January-February 2001

BY: JAMES M. DUBOIS, PhD, DSc

Dr. DuBois, an associate professor of health care ethics, Saint Louis University, St. Louis, is a member of the United Network for Organ Sharing's Region 8 Liver Review Board and Mid-America Transplant Services' Non-Heart-Beating Organ Donation Lay Committee.

Designing an Ethically Acceptable Protocol

Organ donation after death is considered a generous gift, a gift of life. In harmony with many religious traditions, the Catholic Church teaches that organ donation can be a concrete gesture of "solidarity and self-giving love"1 and "meritorious."2 Yet many people cannot donate organs because of the circumstances of their death. Aside from living donation (most typically of a single kidney), solid organ donation requires that the organs be procured after the donor has died but before the transplantable organs have themselves died.

Most organ donors are declared dead after a traumatic head injury. Such circumstances permit attending physicians to use neurological (or brain death) criteria to declare the donors dead, even while the donors' circulation and respiration are being maintained artificially.3 However, this pool of organ donors has always been inadequate to meet need.
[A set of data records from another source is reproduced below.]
What follows belongs to an exercise in optimizing a design on an open flow for small area, a short achievable clock period and few clock cycles per item; a production flow would make more cautious choices.
Only simulation tests tie the RTL to the original design; equivalence was not proved.
No activity file was given, so power comes from the tool's default toggle rates. The clock port is modelled as an ideal driver; clocking choices that lean on that would not hold on a real chip.

// byte_memory_ctrl
module byte_memory_ctrl #(
    parameter int    DEPTH     = 64,
    parameter int    ADDR_W    = 32,
    parameter int    LATENCY   = 1
) (
    input  logic              clk,
    input  logic              rst_n,
    input  logic              req_valid,
    output logic              req_ready,
    input  logic              req_write,
    input  logic [1:0]        req_size,
    input  logic              req_unsigned,
    input  logic [ADDR_W-1:0] req_addr,
    input  logic [31:0]       req_wdata,
    output logic              resp_valid,
    output logic              resp_err,
    output logic [31:0]       resp_rdata
);
Size: roughly 1600 cells after synthesis, ~110 I/O pins.
export LEC_CHECK = 0
export CAP_MARGIN = 20
export CORE_MARGIN = 2
export CORE_UTILIZATION = 50
export CTS_CLUSTER_DIAMETER = 60
export CTS_CLUSTER_SIZE = 36
export GPL_ROUTABILITY_DRIVEN = 1
export PLACE_DENSITY = 0.65
export SLEW_MARGIN = 20
create_clock -name core_clock -period 10.0 [get_ports {clk}]
standard.sh (not shown) runs the stock make flow with config.mk's settings and CLKGATE_MAP_FILE= SYNTH_SCRIPT=/design/flow/synth_recipe.tcl, a recipe that flattens the netlist after the stock synthesis.
==> flow/flow/run.sh <==
#!/bin/bash
# Standard ORFS layout (the standard.sh), with a tighter timing-repair
# target and small port buffers. Clock period and constraints are unchanged.
export SETUP_SLACK_MARGIN=7
export BUFFER_PORTS_ARGS="-buffer_cell sky130_fd_sc_hd__buf_1"
cp standard.sh standard_sh_copy.txt
bash standard.sh > standard.log 2>&1
Testbench counts at the start, summed over its fixed seeds: cycles 16,024, items 16,000.
Then changed:
--- a/flow/flow/run.sh
+++ b/flow/flow/run.sh
@@ -4 +4 @@
-export SETUP_SLACK_MARGIN=7
+export SETUP_SLACK_MARGIN=7.3
- CTS_CLUSTER_SIZE: 36 -> 30
Outcome: Final area goes up by 1.1%. Wire length hardly moves. Flip-flop and latch count does not change. Synthesized cell count is unchanged.

========
byte_memory_ctrl, a different RTL version from the one above (not shown whole).
For scale: about 110 I/O pins, roughly 23,000 sq um of cells after synthesis.
export LEC_CHECK = 0
export CAP_MARGIN = 20
export CORE_MARGIN = 2
export CORE_UTILIZATION = 60
export CTS_CLUSTER_DIAMETER = 200
export CTS_CLUSTER_SIZE = 30
export GPL_ROUTABILITY_DRIVEN = 1
export PLACE_DENSITY = 0.75
export SLEW_MARGIN = 20
create_clock -name core_clock -period 10.0 [get_ports {clk}]
==> flow/flow/run.sh <==
#!/bin/bash
# Standard ORFS layout (the standard.sh) with:
#  - a tighter timing-repair target (the clock period and constraints are unchanged),
#  - the smallest buffer on every port (repair upsizes the ones that need it),
#  - clock tree synthesis without dummy balancing loads.
export SETUP_SLACK_MARGIN=7
export BUFFER_PORTS_ARGS="-buffer_cell sky130_fd_sc_hd__buf_1"
export CTS_ARGS="-sink_clustering_enable -repair_clock_nets -sink_clustering_size 30 -sink_clustering_max_diameter 200 -dont_use_dummy_load"
bash standard.sh > standard.log 2>&1
Testbench counts at the start, summed over its fixed seeds: cycles 16,024, items 16,000.
Then changed:
--- a/flow/config.mk
+++ b/flow/config.mk
@@ -10 +10 @@
-export CORE_UTILIZATION = 60
+export CORE_UTILIZATION = 50
@@ -14 +14 @@
-export PLACE_DENSITY = 0.75
+export PLACE_DENSITY = 0.65
After rerunning:
- total power rises by 0.35%
- die area climbs by 20%
- cell area climbs by 0.39%
- critical path depth stays the same
- worst hold slack is worse by 0.014 ns
- clock power hardly moves
- non-clock buffer count is unchanged
- via count went down by 1.3%
- wire length came out higher by 3.9%
- cell count goes up by 4.5%
- maximum frequency shrinks by 0.47%

--- another note on this design; it stands on its own ---

==> job 2469 <==
==> flow/design.v (excerpt) <==
module byte_memory_ctrl #(
    parameter int    DEPTH     = 64,
    parameter int    ADDR_W    = 32,
    parameter int    LATENCY   = 1
) (
    input  logic              clk,
    input  logic              rst_n,
    input  logic              req_valid,
    output logic              req_ready,
    input  logic              req_write,
    input  logic [1:0]        req_size,
    input  logic              req_unsigned,
    input  logic [ADDR_W-1:0] req_addr,
    input  logic [31:0]       req_wdata,
    output logic              resp_valid,
    output logic              resp_err,
    output logic [31:0]       resp_rdata
);
    localparam int IDX_W = $clog2(DEPTH);
    localparam int ROWS  = DEPTH / 4;
    localparam int ROW_W = IDX_W - 2;
    logic              s1_valid;
    logic              s1_err;
    logic              s1_write;
    logic [1:0]        s1_size;
    logic              s1_uns;
    logic [IDX_W-1:0]  s1_addr;
    logic [31:0]       s1_wdata;
    logic              w_err;
    assign w_err = (req_size == 2'b11) ||
                   ((req_size == 2'b01) && req_addr[0]) ||
                   ((req_size == 2'b10) && (req_addr[1:0] != 2'b00)) ||
                   (|req_addr[ADDR_W-1:IDX_W]);
    always_ff @(posedge clk) begin
        s1_valid <= rst_n & req_valid;
        s1_err   <= w_err;
        s1_write <= req_write;
        s1_size  <= req_size;
        s1_uns   <= req_unsigned;
        s1_addr  <= req_addr[IDX_W-1:0];
        s1_wdata <= req_wdata;
    end
    assign req_ready = 1'b1;
    logic [31:0] r_mem [ROWS];       
    logic [ROW_W-1:0] w_row;
    logic [1:0]       w_off;
    logic [3:0]       w_lane_we;
    logic [31:0]      w_lane_data;
    logic             w_we;
    assign w_row = s1_addr[IDX_W-1:2];
    assign w_off = s1_addr[1:0];
    assign w_we  = s1_valid & s1_write & ~s1_err;
    always_comb begin
        w_lane_we   = 4'b0000;
        w_lane_data = {4{s1_wdata[7:0]}};
        case (s1_size)
            2'b00: w_lane_we = 4'b1000 >> w_off;
            2'b01: begin
                w_lane_we   = w_off[1] ? 4'b0011 : 4'b1100;
                w_lane_data = {2{s1_wdata[15:0]}};
            end
  ...
Settings: LEC_CHECK=0, CAP_MARGIN=20, CORE_MARGIN=2, CORE_UTILIZATION=20, GPL_ROUTABILITY_DRIVEN=1, PLACE_DENSITY=0.4, SLEW_MARGIN=20; clock period 10.0 ns.
run.sh (not shown) runs the stock make flow with config.mk's settings and CLKGATE_MAP_FILE= SYNTH_SCRIPT=/design/flow/synth_recipe.tcl, a recipe that flattens the netlist after the stock synthesis.
==> inputs of job 6843, as changes to job 2469 <==
Settings changed: ABC_CLOCK_PERIOD_IN_PS from default to 3000, CORE_UTILIZATION 20 to 60, CTS_CLUSTER_DIAMETER from default to 60, CTS_CLUSTER_SIZE from default to 30, PLACE_DENSITY 0.4 to 0.75.
==> impl_metrics.toml <==
[setup_path]
crit_arrival_ps = 5120
critPathRequiredTime_ps = 10520

[outcome]
status = "finished clean"

[placement]
routabilityCongestion = 0.862
post-place-ws_ps = 5430

[route]
wl_met2_mm = 44.5
drt-met1-wl_mm = 40.3
Source of the figures above: job 2469

==> impl_metrics.toml <==
[outcome]
status = "finished clean"

[setup_path]
crit_arrival_ps = 5220
critPathRequiredTime_ps = 10500
r2r_end = "r_resp_rdata[21]"

[timing]
setup_tns_ps = 0
finalSetupViolCount = 0

[placement]
post-place-ws_ps = 5520
numPortBuffers = 104
routabilityCongestion = 1.02

[route]
wl_met2_mm = 32.6
drt-met1-wl_mm = 25.9
Source of the figures above: job 6843

Testbench counts of job 2469, summed over its fixed seeds: cycles 16,016, items 16,000.
Testbench counts of job 6843, summed over its fixed seeds: cycles 16,016, items 16,000.

[what the ideal ports hide]
Ports are ideal in the flow. The routed layouts listed here were re-timed in OpenROAD.
Step 1 assumes that a clkbuf_16 drives the clock port and a buf_2 every other input.
Step 2 moves the port delays by t, midway between the first and last clock arrival at a register: inputs arrive t later, outputs are due t later. That takes back most of the time a late clock gives input paths.
Three values: ideal ports, drivers, drivers and shift; two values: the first two.
run	t (ns)	setup slack, ns	hold slack, ns	worst setup path after step 2
the first run of note 1	0.645	6.971 / 6.912 / 6.539	0.343 / 0.343 / 0.343	input to register
the second run of note 1	0.638	6.975 / 6.918 / 6.736	0.338 / 0.338 / 0.338	input to register
the first run of note 2	0.615	6.960 / 6.903 / 6.503	0.344 / 0.344 / 0.344	input to register
the second run of note 2	0.625	6.946 / 6.889 / 6.476	0.330 / 0.330 / 0.330	input to register
job 2469	0.671	5.398 / 5.398 / 5.398	0.396 / 0.396 / 0.396	register to register
job 6843	0.637	5.277 / 5.277 / 5.277	0.401 / 0.401 / 0.401	register to register
After both steps setup and hold are still met in every run listed. The setup slack of the second run of note 2, which loses most, moves by -0.057 ns with the drivers and by -0.470 ns with both steps.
Moreover, most people do not die from traumatic injury and thus cannot donate organs after death even though they might have wanted to do so.
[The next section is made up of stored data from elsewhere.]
Context: an optimization exercise on an open-source flow, tuned for small area, a short achievable clock period and few clock cycles per item. The choices shown serve that exercise and are no tape-out recipe.
Where RTL was checked, it was by simulation tests only, not by an equivalence proof against the original.
Power and IR drop assume default switching activity.

==> module top_payload_generator, before the edit <==
module top_payload_generator (
    input  logic                          clk,
    input  logic                          resetn,
    input  logic [15:0]                   session_id_i,
    input  logic [31:0]                   msg_seq_num_i,
    input  logic [4-1:0]            pe_valid_i,
    input  logic [4*(32 + 32 + 16 + 64)-1:0]   pe_order_i,
    output logic [4-1:0]            pe_ready_o,
    input  logic                          tready_i,
    output logic                          tvalid_o,
    output logic                          tlast_o,
    output logic [64-1:0]            tdata_o
);
    logic                 tvalid_q;
    logic                 tlast_q;
    logic [3:0]           bsel_q;
    logic [2:0][4-1:0] esel_q;
    stream_pkg::pe_idx_t  cur_q;       
    stream_pkg::pe_idx_t  nxt_q;       
    logic                 have_q;
    logic [4-1:0]   rdy_q;
    stream_pkg::beat_t    tdata_q, tdata_d;
    order_pkg::order_no_t order_no;
    logic                 ld;
    logic                 start;
    logic                 next0;       
    logic [4-1:0]   busy;
    logic [4-1:0]   cand;
    stream_pkg::pe_idx_t  pick;
    logic                 found;
    assign ld    = !tvalid_q || tready_i;
    assign start = ld && bsel_q[0] && (|esel_q[0]);
    assign next0 = ld ? (bsel_q[3] || (bsel_q[0] && !(|esel_q[0]))) : bsel_q[0];
    assign busy = esel_q[1] | esel_q[2] | rdy_q;
    assign cand = pe_valid_i & ~busy;
    always_comb begin
        found = 1'b0;
        pick  = cur_q;
        for (int k = 1; k <= 4; k++) begin
            if (!found && cand[stream_pkg::pe_idx_t'(cur_q + k)]) begin
                found = 1'b1;
                pick  = stream_pkg::pe_idx_t'(cur_q + k);
            end
        end
    end
    always_ff @(posedge clk) begin
        if (!resetn) begin
            tvalid_q <= 1'b0;
            tlast_q  <= 1'b0;
            bsel_q   <= 4'b0001;
            esel_q   <= '0;
            cur_q    <= '0;
            nxt_q    <= '0;
            have_q   <= 1'b0;
            rdy_q    <= '0;
        end else begin
            if (ld) begin
                tvalid_q  <= !bsel_q[0] || (|esel_q[0]);
                tlast_q   <= bsel_q[3];
                bsel_q[1] <= start;
                bsel_q[2] <= bsel_q[1];
                bsel_q[3] <= bsel_q[2];
                bsel_q[0] <= next0;
                esel_q[1] <= start ? esel_q[0] : '0;
                esel_q[2] <= esel_q[1];
                rdy_q     <= esel_q[2];
            end else begin
                rdy_q     <= '0;
            end
            for (int e = 0; e < 4; e++) begin
                esel_q[0][e] <= next0 && have_q && !start && nxt_q == stream_pkg::pe_idx_t'(e);
            end
            if (start) begin
                cur_q  <= nxt_q;
                have_q <= 1'b0;
            end else if (!have_q) begin
                have_q <= found;
                nxt_q  <= pick;
            end
        end
    end
    logic [3:0]              bs;
    logic [2:0][4-1:0] es;
    logic [4-1:0][64-1:0] eterm;
    assign bs = bsel_q & {4{ld}};
    assign es = esel_q & {3*4{ld}};
    for (genvar e = 0; e < 4; e++) begin : g_eng
        logic [(32 + 32 + 16 + 64)-1:0] o;
        assign o = pe_order_i[e*(32 + 32 + 16 + 64) +: (32 + 32 + 16 + 64)];
        assign eterm[e] = ({64{es[0][e]}} & {16'h0,
                                             5'b0, o[138], 1'b0, o[136],
                                             6'b0, ~o[128], o[128],
                                             32'h0})
                        | ({64{es[1][e]}} & {o[111:80], o[79:64],
                                             6'b0, ~o[120], o[120],
                                             5'b0, o[114], o[112], o[112]})
                        | ({64{es[2][e]}} & o[63:0]);
    end
    assign tdata_d = ({64{bs[0]}} & {session_id_i, 8'h30, 8'h30, msg_seq_num_i})
                   | ({64{bs[1]}} & {32'h0, 16'h0, 8'h30, 8'h30})
                   | ({64{bs[3]}} & {order_no, 24'd0})
                   | ({64{!ld}} & tdata_q)
                   | eterm[0] | eterm[1] | eterm[2] | eterm[3];
    always_ff @(posedge clk) begin
        tdata_q <= tdata_d;
    end
    order_no_counter u_order_no (
        .clk        (clk),
        .resetn     (resetn),
        .advance_i  (ld && bsel_q[3]),
        .order_no_o (order_no)
    );
    assign tvalid_o   = tvalid_q;
    assign tlast_o    = tlast_q;
    assign tdata_o    = tdata_q;
    assign pe_ready_o = rdy_q;
endmodule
Non-heart-beating organ donation (NHBD) provides an alternative for some patients. In this article I will focus only on "controlled" NHBD, in which patients or their proxies decide to withdraw life support because life support is futile or excessively burdensome. NHBD protocols use circulatory-respiratory (CR) criteria to determine death. The unusual twist to NHBD protocols is that death must be declared within a few minutes after CR functions are lost; otherwise solid organs are severely damaged by warm ischemia (lack of oxygenation at body temperature). NHBD protocols give rise to many ethical questions. Nevertheless, the use of a well-designed NHBD protocol is ethically acceptable. With this article, I hope to help hospitals identify the major ethical issues so that they may design an acceptable protocol while providing an adequate ethical rationale to the public.

Protecting Donor Interests
Using a person merely as a means to an end is wrong. Put otherwise, acting against one person's dignity for the sake of another is wrong. In the context of organ donation, this principle requires that the organ donor always be shown respect. The benefit to the organ recipient, great as that may be, does not justify harming the donor — even in the last minutes of life. With these thoughts in mind, I will briefly touch on the most important donor safeguards that NHBD protocols should include.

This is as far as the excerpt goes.